### ASSIGNMENT
From the entries below, please output exactly the lines starting at the one containing "of synthesized area" and ending at the one containing "hold endpoints to", both included.

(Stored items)
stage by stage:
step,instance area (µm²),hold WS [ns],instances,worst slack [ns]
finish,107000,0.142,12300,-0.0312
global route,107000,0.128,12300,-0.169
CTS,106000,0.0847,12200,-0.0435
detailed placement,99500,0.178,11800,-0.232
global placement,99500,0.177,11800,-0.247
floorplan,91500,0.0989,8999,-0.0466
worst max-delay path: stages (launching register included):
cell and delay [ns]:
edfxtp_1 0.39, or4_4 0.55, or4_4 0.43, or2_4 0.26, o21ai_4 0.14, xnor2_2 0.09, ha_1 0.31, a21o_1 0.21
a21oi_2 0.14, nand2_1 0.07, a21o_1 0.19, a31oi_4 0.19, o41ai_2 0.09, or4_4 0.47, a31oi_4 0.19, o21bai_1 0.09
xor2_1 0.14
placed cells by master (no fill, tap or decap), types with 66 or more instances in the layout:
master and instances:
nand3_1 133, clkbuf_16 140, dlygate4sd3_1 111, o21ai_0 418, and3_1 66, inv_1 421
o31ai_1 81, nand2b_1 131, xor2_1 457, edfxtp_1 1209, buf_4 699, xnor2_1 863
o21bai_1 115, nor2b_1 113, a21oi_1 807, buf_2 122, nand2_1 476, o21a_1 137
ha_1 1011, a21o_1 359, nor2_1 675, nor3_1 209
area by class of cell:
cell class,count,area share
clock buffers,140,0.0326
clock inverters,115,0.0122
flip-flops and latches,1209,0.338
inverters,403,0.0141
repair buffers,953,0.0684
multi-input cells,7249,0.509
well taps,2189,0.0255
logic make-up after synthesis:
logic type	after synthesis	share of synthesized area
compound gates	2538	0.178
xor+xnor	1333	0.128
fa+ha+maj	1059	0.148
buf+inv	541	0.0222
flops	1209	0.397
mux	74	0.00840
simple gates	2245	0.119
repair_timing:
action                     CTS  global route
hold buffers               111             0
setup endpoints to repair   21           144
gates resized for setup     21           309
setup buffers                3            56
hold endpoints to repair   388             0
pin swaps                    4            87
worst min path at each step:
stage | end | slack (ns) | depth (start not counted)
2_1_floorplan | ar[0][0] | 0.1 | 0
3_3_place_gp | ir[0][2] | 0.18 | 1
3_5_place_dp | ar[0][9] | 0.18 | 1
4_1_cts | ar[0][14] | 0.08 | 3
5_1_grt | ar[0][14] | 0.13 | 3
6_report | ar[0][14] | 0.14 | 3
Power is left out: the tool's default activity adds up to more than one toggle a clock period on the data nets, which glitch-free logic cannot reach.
$ cat config.mk
export PLATFORM = sky130hd
export DESIGN_NAME = pvbpa_cordic_vec
export DESIGN_NICKNAME = d
export VERILOG_FILES = /design/src/rtl/core/pvbpa_pkg.sv /design/src/rtl/core/pvbpa_cordic_vec.sv
export SDC_FILE = /design/constraint.sdc
export NUM_CORES = 2
export LEC_CHECK = 0
export BUFFER_PORTS_ARGS = -buffer_cell sky130_fd_sc_hd__buf_2
export CELL_PAD_IN_SITES_DETAIL_PLACEMENT = 0
export CELL_PAD_IN_SITES_GLOBAL_PLACEMENT = 2
export CORE_MARGIN = 8
export CORE_UTILIZATION = 44
export DETAILED_ROUTE_END_ITERATION = 8
export HOLD_SLACK_MARGIN = 0.05
export PLACE_DENSITY_LB_ADDON = 0.1
export SYNTH_ARGS = -nofsm -noshare
export SYNTH_HDL_FRONTEND = slang
export SYNTH_SLANG_ARGS = --single-unit
$ cat constraint.sdc
create_clock -name clk -period 6.9 [get_ports clk]
set_input_delay 1.38 -clock clk [delete_from_list [all_inputs] [get_ports clk]]
set_output_delay 1.38 -clock clk [all_outputs]
set_load 0.005 [all_outputs]
[src/qbt_pkg.sv]
// ----------------------------------------------------------------------------
// qbt_pkg
// Shared types and character codes for the quote/bracket tokenizer.
// ----------------------------------------------------------------------------
package qbt_pkg;

  // Token length field, wide enough for the largest supported buffer (63).
  localparam int unsigned TOK_LEN_W = 6;
  // Token buffers rotate over three banks.
  localparam int unsigned NUM_BANKS = 3;

  typedef logic [1:0] bank_t;

  localparam logic [7:0] CH_NUL    = 8'h00;
  localparam logic [7:0] CH_TAB    = 8'h09;
  localparam logic [7:0] CH_CR     = 8'h0D;
  localparam logic [7:0] CH_SPACE  = 8'h20;
  localparam logic [7:0] CH_QUOTE  = 8'h22;
  localparam logic [7:0] CH_SEMI   = 8'h3B;
  localparam logic [7:0] CH_LBRACK = 8'h5B;
  localparam logic [7:0] CH_RBRACK = 8'h5D;

  // One token to stream out; has_extra adds a one-byte plain token after it.
  typedef struct packed {
    bank_t                bank;
    logic [TOK_LEN_W-1:0] len;
    logic                 bracket;
    logic                 quoted;
    logic                 trunc;
    logic                 has_extra;
    logic [7:0]           extra_char;
  } cmd_t;

  // Token buffer write, front to back.
  typedef struct packed {
    logic                 en;
    bank_t                bank;
    logic [TOK_LEN_W-1:0] idx;
    logic [7:0]           data;
  } wr_t;

  function automatic logic is_space(input logic [7:0] c);
    return (c == CH_SPACE) || (c inside {[CH_TAB:CH_CR]});
  endfunction

  function automatic bank_t next_bank(input bank_t b);
    return (b == bank_t'(NUM_BANKS - 1)) ? bank_t'(0) : b + bank_t'(1);
  endfunction

endpackage

[src/qbt_if.sv]
// ----------------------------------------------------------------------------
// qbt_in_if / qbt_out_if
// Valid/ready channels of the tokenizer: input bytes and token bytes.
// ----------------------------------------------------------------------------
interface qbt_in_if;
  logic       valid;
  logic       ready;
  logic [7:0] char_in;
  logic       end_of_line;

  modport source (output valid, char_in, end_of_line, input ready);
  modport sink   (input valid, char_in, end_of_line, output ready);
endinterface

interface qbt_out_if;
  logic       valid;
  logic       ready;
  logic [7:0] token_char;
  logic       token_empty;
  logic       token_last;
  logic       token_truncated;

  modport source (output valid, token_char, token_empty, token_last, token_truncated,
                  input ready);
  modport sink   (input valid, token_char, token_empty, token_last, token_truncated,
                  output ready);
endinterface

[src/qbt_front.sv]
// ----------------------------------------------------------------------------
// qbt_front
// Parser state machine: classifies each input byte, writes token bytes into
// the buffer banks and queues one command per finished token; a command may also carry a one-byte extra token.
// ----------------------------------------------------------------------------
module qbt_front
  import qbt_pkg::*;
#(
  parameter int unsigned MAX_TOKEN = 48
) (
  input  logic       clk_i,
  input  logic       rst_ni,
  qbt_in_if.sink     in_i,
  input  logic       q_full_i,
  output logic       push_o,
  output cmd_t       cmd_o,
  output wr_t        wr_o
);

  localparam logic [TOK_LEN_W-1:0] MaxLen = TOK_LEN_W'(MAX_TOKEN);

  logic [TOK_LEN_W-1:0] len_q, len_d, len_eff;
  logic                 inq_q, inq_d;
  logic                 inb_q, inb_d;
  logic                 qp_q, qp_d;
  logic                 skip_q, skip_d;
  logic                 ovf_q, ovf_d, ovf_eff;
  bank_t                bank_q, bank_d;

  logic       accept;
  logic [7:0] c;
  logic       app, em_mid, em_br, em_qt, em_eol, do_plain;

  assign in_i.ready = !q_full_i;
  assign accept     = in_i.valid && in_i.ready;
  assign c          = in_i.char_in;

  always_comb begin
    len_d    = len_q;
    inq_d    = inq_q;
    inb_d    = inb_q;
    qp_d     = qp_q;
    skip_d   = skip_q;
    ovf_d    = ovf_q;
    bank_d   = bank_q;
    app      = 1'b0;
    em_mid   = 1'b0;
    em_br    = 1'b0;
    em_qt    = 1'b0;
    em_eol   = 1'b0;
    do_plain = 1'b0;
    len_eff  = len_q;
    ovf_eff  = ovf_q;
    wr_o     = '0;
    cmd_o    = '0;
    push_o   = 1'b0;

    if (accept) begin
      if (skip_q) begin
        // rest of line ignored
      end else if (qp_q) begin
        qp_d = 1'b0;
        if (c == CH_QUOTE) begin
          app = 1'b1;
        end else begin
          em_mid   = 1'b1;
          em_qt    = 1'b1;
          inq_d    = 1'b0;
          do_plain = 1'b1;
        end
      end else if (inq_q) begin
        if (c == CH_QUOTE) qp_d = 1'b1;
        else               app  = 1'b1;
      end else if (inb_q) begin
        if (c == CH_RBRACK) begin
          em_mid = 1'b1;
          em_br  = 1'b1;
          inb_d  = 1'b0;
        end else begin
          app = 1'b1;
        end
      end else begin
        do_plain = 1'b1;
      end

      if (do_plain) begin
        if (c == CH_SEMI) begin
          skip_d = 1'b1;
        end else if (is_space(c)) begin
          // after a mid-item emit the buffer is already empty
          if (!em_mid && (len_q != '0)) em_mid = 1'b1;
        end else if (c == CH_QUOTE) begin
          inq_d = 1'b1;
        end else if (c == CH_LBRACK) begin
          inb_d = 1'b1;
        end else begin
          app = 1'b1;
        end
      end

      len_eff = em_mid ? '0 : len_q;
      ovf_eff = em_mid ? 1'b0 : ovf_q;
      len_d   = len_eff;
      ovf_d   = ovf_eff;

      if (app) begin
        if (len_eff < MaxLen) begin
          wr_o.en   = 1'b1;
          wr_o.bank = em_mid ? next_bank(bank_q) : bank_q;
          wr_o.idx  = len_eff;
          wr_o.data = c;
          len_d     = len_eff + TOK_LEN_W'(1);
        end else begin
          ovf_d = 1'b1;
        end
      end

      cmd_o.bank       = bank_q;
      cmd_o.len        = len_q;
      cmd_o.trunc      = ovf_q;
      cmd_o.bracket    = em_br;
      cmd_o.quoted     = em_qt;
      cmd_o.extra_char = c;

      if (in_i.end_of_line) begin
        if (qp_d) begin
          em_eol       = 1'b1;
          cmd_o.quoted = 1'b1;
        end else if (len_d != '0) begin
          if (em_mid) begin
            // second token of this byte: the byte itself
            cmd_o.has_extra = 1'b1;
          end else begin
            em_eol      = 1'b1;
            cmd_o.len   = len_d;
            cmd_o.trunc = ovf_d;
          end
        end
        len_d  = '0;
        inq_d  = 1'b0;
        inb_d  = 1'b0;
        qp_d   = 1'b0;
        skip_d = 1'b0;
        ovf_d  = 1'b0;
      end

      push_o = em_mid || em_eol;
      if (push_o) bank_d = next_bank(bank_q);
    end
  end

  always_ff @(posedge clk_i or negedge rst_ni) begin
    if (!rst_ni) begin
      len_q  <= '0;
      inq_q  <= 1'b0;
      inb_q  <= 1'b0;
      qp_q   <= 1'b0;
      skip_q <= 1'b0;
      ovf_q  <= 1'b0;
      bank_q <= '0;
    end else begin
      len_q  <= len_d;
      inq_q  <= inq_d;
      inb_q  <= inb_d;
      qp_q   <= qp_d;
      skip_q <= skip_d;
      ovf_q  <= ovf_d;
      bank_q <= bank_d;
    end
  end

endmodule

[src/qbt_cmd_fifo.sv]
// ----------------------------------------------------------------------------
// qbt_cmd_fifo
// Two-entry command queue between parser and token streamer.
// ----------------------------------------------------------------------------
module qbt_cmd_fifo
  import qbt_pkg::*;
(
  input  logic clk_i,
  input  logic rst_ni,
  input  logic push_i,
  input  cmd_t cmd_i,
  input  logic pop_i,
  output cmd_t head_o,
  output logic full_o,
  output logic empty_o
);

  cmd_t       slot_q [2];
  logic       wptr_q, rptr_q;
  logic [1:0] count_q;

  assign head_o  = slot_q[rptr_q];
  assign full_o  = (count_q == 2'd2);
  assign empty_o = (count_q == 2'd0);

  always_ff @(posedge clk_i) begin
    if (push_i) slot_q[wptr_q] <= cmd_i;
  end

  always_ff @(posedge clk_i or negedge rst_ni) begin
    if (!rst_ni) begin
      wptr_q  <= 1'b0;
      rptr_q  <= 1'b0;
      count_q <= 2'd0;
    end else begin
      if (push_i) wptr_q <= !wptr_q;
      if (pop_i)  rptr_q <= !rptr_q;
      count_q <= count_q + 2'(push_i) - 2'(pop_i);
    end
  end

endmodule

[src/qbt_back.sv]
// ----------------------------------------------------------------------------
// qbt_back
// Token streamer: owns the banked token buffer, walks each queued command
// byte by byte through a read stage and an output register.
// ----------------------------------------------------------------------------
module qbt_back
  import qbt_pkg::*;
#(
  parameter int unsigned MAX_TOKEN = 48
) (
  input  logic       clk_i,
  input  logic       rst_ni,
  input  wr_t        wr_i,
  input  cmd_t       cmd_i,
  input  logic       cmd_valid_i,
  output logic       pop_o,
  qbt_out_if.source  out_o
);

  localparam int unsigned DEPTH = NUM_BANKS * MAX_TOKEN;
  localparam int unsigned AW    = $clog2(DEPTH);
  localparam int unsigned PW    = $clog2(MAX_TOKEN + 3);
  localparam int unsigned IW    = (MAX_TOKEN > 1) ? $clog2(MAX_TOKEN) : 1;
  localparam logic [AW-1:0] Base1 = AW'(MAX_TOKEN);
  localparam logic [AW-1:0] Base2 = AW'(2 * MAX_TOKEN);

  logic [7:0] store_q [DEPTH];

  // sequencer
  logic [PW-1:0] pos_q, n_main, sidx;
  logic          xtra_q;
  logic          a_adv, el_last, el_final, el_store, el_empty, el_trunc;
  logic [7:0]    el_char;
  logic [AW-1:0] rd_addr, wr_addr;

  // read stage
  logic       b_valid_q, b_adv, b_store_q, b_empty_q, b_last_q, b_trunc_q;
  logic [7:0] b_char_q, rd_q;

  // output register
  logic       o_valid_q, o_empty_q, o_last_q, o_trunc_q;
  logic [7:0] o_char_q;

  function automatic logic [AW-1:0] bank_base(input bank_t b);
    case (b)
      2'd1:    return Base1;
      2'd2:    return Base2;
      default: return '0;
    endcase
  endfunction

  always_comb begin
    n_main = (cmd_i.quoted && (cmd_i.len == '0))
           ? PW'(1)
           : PW'(cmd_i.len) + (cmd_i.bracket ? PW'(2) : PW'(0));
    sidx     = cmd_i.bracket ? pos_q - PW'(1) : pos_q;
    el_last  = 1'b1;
    el_final = 1'b1;
    el_store = 1'b0;
    el_empty = 1'b0;
    el_trunc = 1'b0;
    el_char  = cmd_i.extra_char;
    if (!xtra_q) begin
      el_last  = (pos_q == n_main - PW'(1));
      el_final = el_last && !cmd_i.has_extra;
      el_trunc = cmd_i.trunc;
      if (cmd_i.quoted && (cmd_i.len == '0)) begin
        el_char  = CH_NUL;
        el_empty = 1'b1;
      end else if (cmd_i.bracket && (pos_q == '0)) begin
        el_char = CH_LBRACK;
      end else if (cmd_i.bracket && el_last) begin
        el_char = CH_RBRACK;
      end else begin
        el_store = 1'b1;
      end
    end
  end

  assign rd_addr = bank_base(cmd_i.bank) + AW'(sidx[IW-1:0]);
  assign wr_addr = bank_base(wr_i.bank) + AW'(wr_i.idx);

  assign b_adv = b_valid_q && (!o_valid_q || out_o.ready);
  assign a_adv = cmd_valid_i && (!b_valid_q || b_adv);
  assign pop_o = a_adv && el_final;

  always_ff @(posedge clk_i) begin
    if (wr_i.en) store_q[wr_addr] <= wr_i.data;
    if (a_adv) begin
      rd_q      <= store_q[rd_addr];
      b_char_q  <= el_char;
      b_store_q <= el_store;
      b_empty_q <= el_empty;
      b_last_q  <= el_last;
      b_trunc_q <= el_trunc;
    end
    if (b_adv) begin
      o_char_q  <= b_store_q ? rd_q : b_char_q;
      o_empty_q <= b_empty_q;
      o_last_q  <= b_last_q;
      o_trunc_q <= b_trunc_q;
    end
  end

  always_ff @(posedge clk_i or negedge rst_ni) begin
    if (!rst_ni) begin
      pos_q     <= '0;
      xtra_q    <= 1'b0;
      b_valid_q <= 1'b0;
      o_valid_q <= 1'b0;
    end else begin
      if (a_adv) begin
        if (el_final) begin
          pos_q  <= '0;
          xtra_q <= 1'b0;
        end else if (el_last) begin
          pos_q  <= '0;
          xtra_q <= 1'b1;
        end else begin
          pos_q <= pos_q + PW'(1);
        end
      end
      if (a_adv)      b_valid_q <= 1'b1;
      else if (b_adv) b_valid_q <= 1'b0;
      if (b_adv)             o_valid_q <= 1'b1;
      else if (out_o.ready)  o_valid_q <= 1'b0;
    end
  end

  assign out_o.valid           = o_valid_q;
  assign out_o.token_char      = o_char_q;
  assign out_o.token_empty     = o_empty_q;
  assign out_o.token_last      = o_last_q;
  assign out_o.token_truncated = o_trunc_q;

endmodule

[src/quote_bracket_tokenizer.sv]
// ----------------------------------------------------------------------------
// quote_bracket_tokenizer
// Splits a script line, one byte per beat, into tokens emitted byte by byte.
// ----------------------------------------------------------------------------
// Usage:
//   in_i  : one line byte per beat (char_in), end_of_line on the final byte.
//   out_o : one token byte per beat; token_last marks a token's final byte,
//           token_empty the single beat of an empty quoted string,
//           token_truncated every byte of a token that lost bytes past
//           MAX_TOKEN.
// Throughput: the parser takes one byte per cycle while the two-entry token
//   queue has room; the streamer sends one token byte per cycle while out_o
//   is not stalled. With tokens waiting in both queue slots, in_i.ready drops
//   until the streamer has fetched the last byte of the oldest one.
// Path: the first byte of a token reaches out_o through the queue, the buffer
//   read stage and the output register.
// Reset: parser flags, queue and pipeline valids clear; buffer contents do
//   not, and no unwritten buffer byte reaches out_o.
// Stall: out_o holds its beat while ready is low; the streamer and then the
//   parser back up behind it without losing data.
// ----------------------------------------------------------------------------
module quote_bracket_tokenizer
  import qbt_pkg::*;
#(
  parameter int unsigned MAX_TOKEN = 48
) (
  input  logic       clk_i,
  input  logic       rst_ni,
  qbt_in_if.sink     in_i,
  qbt_out_if.source  out_o
);

  cmd_t push_cmd, head_cmd;
  wr_t  buf_wr;
  logic push, pop, q_full, q_empty;

  // Front: parser state, buffer writes, one command per closed token (which may carry a one-byte extra token).
  qbt_front #(
    .MAX_TOKEN (MAX_TOKEN)
  ) u_front (
    .clk_i    (clk_i),
    .rst_ni   (rst_ni),
    .in_i     (in_i),
    .q_full_i (q_full),
    .push_o   (push),
    .cmd_o    (push_cmd),
    .wr_o     (buf_wr)
  );

  // Decoupling queue; each entry pins one of three buffer banks.
  qbt_cmd_fifo u_fifo (
    .clk_i   (clk_i),
    .rst_ni  (rst_ni),
    .push_i  (push),
    .cmd_i   (push_cmd),
    .pop_i   (pop),
    .head_o  (head_cmd),
    .full_o  (q_full),
    .empty_o (q_empty)
  );

  // Back: walks the head command through the buffer into out_o.
  qbt_back #(
    .MAX_TOKEN (MAX_TOKEN)
  ) u_back (
    .clk_i       (clk_i),
    .rst_ni      (rst_ni),
    .wr_i        (buf_wr),
    .cmd_i       (head_cmd),
    .cmd_valid_i (!q_empty),
    .pop_o       (pop),
    .out_o       (out_o)
  );

  // Queue never pushed while full.
  assert property (@(posedge clk_i) disable iff (!rst_ni) push |-> !q_full)
    else $error("token queue overflow");

  // Queue never popped while empty.
  assert property (@(posedge clk_i) disable iff (!rst_ni) pop |-> !q_empty)
    else $error("token queue underflow");

  // An empty quoted token is a single NUL beat that closes the token.
  assert property (@(posedge clk_i) disable iff (!rst_ni)
      out_o.valid && out_o.token_empty |-> out_o.token_last && out_o.token_char == CH_NUL)
    else $error("malformed empty token beat");

  // Buffer write never lands in a bank still owned by the queue head.
  assert property (@(posedge clk_i) disable iff (!rst_ni)
      buf_wr.en && !q_empty |-> buf_wr.bank != head_cmd.bank)
    else $error("buffer write into a pending bank");

endmodule
[src/flat_wrapper.sv]
// flat-port wrapper written by rule: the top's interface ports become plain ports
module quote_bracket_tokenizer_flat import qbt_pkg::*;
#(
  parameter int unsigned MAX_TOKEN = 48
)
  (clk_i, rst_ni, in_i_valid, in_i_char_in, in_i_end_of_line, in_i_ready, out_o_valid, out_o_token_char, out_o_token_empty, out_o_token_last, out_o_token_truncated, out_o_ready);
  qbt_in_if in_i_i ();
  qbt_out_if out_o_i ();
  input  logic clk_i;
  input  logic rst_ni;
  input wire logic [$bits(in_i_i.valid)-1:0] in_i_valid;
  input wire logic [$bits(in_i_i.char_in)-1:0] in_i_char_in;
  input wire logic [$bits(in_i_i.end_of_line)-1:0] in_i_end_of_line;
  output wire logic [$bits(in_i_i.ready)-1:0] in_i_ready;
  output wire logic [$bits(out_o_i.valid)-1:0] out_o_valid;
  output wire logic [$bits(out_o_i.token_char)-1:0] out_o_token_char;
  output wire logic [$bits(out_o_i.token_empty)-1:0] out_o_token_empty;
  output wire logic [$bits(out_o_i.token_last)-1:0] out_o_token_last;
  output wire logic [$bits(out_o_i.token_truncated)-1:0] out_o_token_truncated;
  input wire logic [$bits(out_o_i.ready)-1:0] out_o_ready;
  assign in_i_i.valid = in_i_valid;
  assign in_i_i.char_in = in_i_char_in;
  assign in_i_i.end_of_line = in_i_end_of_line;
  assign in_i_ready = in_i_i.ready;
  assign out_o_valid = out_o_i.valid;
  assign out_o_token_char = out_o_i.token_char;
  assign out_o_token_empty = out_o_i.token_empty;
  assign out_o_token_last = out_o_i.token_last;
  assign out_o_token_truncated = out_o_i.token_truncated;
  assign out_o_i.ready = out_o_ready;
  quote_bracket_tokenizer #(.MAX_TOKEN(MAX_TOKEN)) u_core (.clk_i(clk_i), .rst_ni(rst_ni), .in_i(in_i_i), .out_o(out_o_i));
endmodule
[config.mk]
export PLATFORM = sky130hd
export DESIGN_NAME = quote_bracket_tokenizer_flat
export DESIGN_NICKNAME = d
export VERILOG_FILES = /design/src/qbt_pkg.sv /design/src/qbt_if.sv /design/src/qbt_front.sv /design/src/qbt_cmd_fifo.sv /design/src/qbt_back.sv /design/src/quote_bracket_tokenizer.sv /design/src/flat_wrapper.sv
export SDC_FILE = /design/constraint.sdc
export NUM_CORES = 1
export LEC_CHECK = 0
export ABC_AREA = 1
export BUFFER_PORTS_ARGS = -buffer_cell sky130_fd_sc_hd__buf_2
export CORE_UTILIZATION = 25
export DETAILED_ROUTE_END_ITERATION = 8
export HOLD_SLACK_MARGIN = 0.15
export MAX_ROUTING_LAYER = met4
export SLEW_MARGIN = 10
export SYNTH_ARGS = -nofsm -noshare
export SYNTH_HDL_FRONTEND = slang
export SYNTH_SLANG_ARGS = --single-unit
export TNS_END_PERCENT = 10
[constraint.sdc]
create_clock -name clk_i -period 6.5 [get_ports clk_i]
set_input_delay 1.3 -clock clk_i [delete_from_list [all_inputs] [get_ports clk_i]]
set_output_delay 1.3 -clock clk_i [all_outputs]
set_load 0.05 [all_outputs]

### RESULT
logic type	after synthesis	share of synthesized area
compound gates	2538	0.178
xor+xnor	1333	0.128
fa+ha+maj	1059	0.148
buf+inv	541	0.0222
flops	1209	0.397
mux	74	0.00840
simple gates	2245	0.119
repair_timing:
action                     CTS  global route
hold buffers               111             0
setup endpoints to repair   21           144
gates resized for setup     21           309
setup buffers                3            56
hold endpoints to repair   388             0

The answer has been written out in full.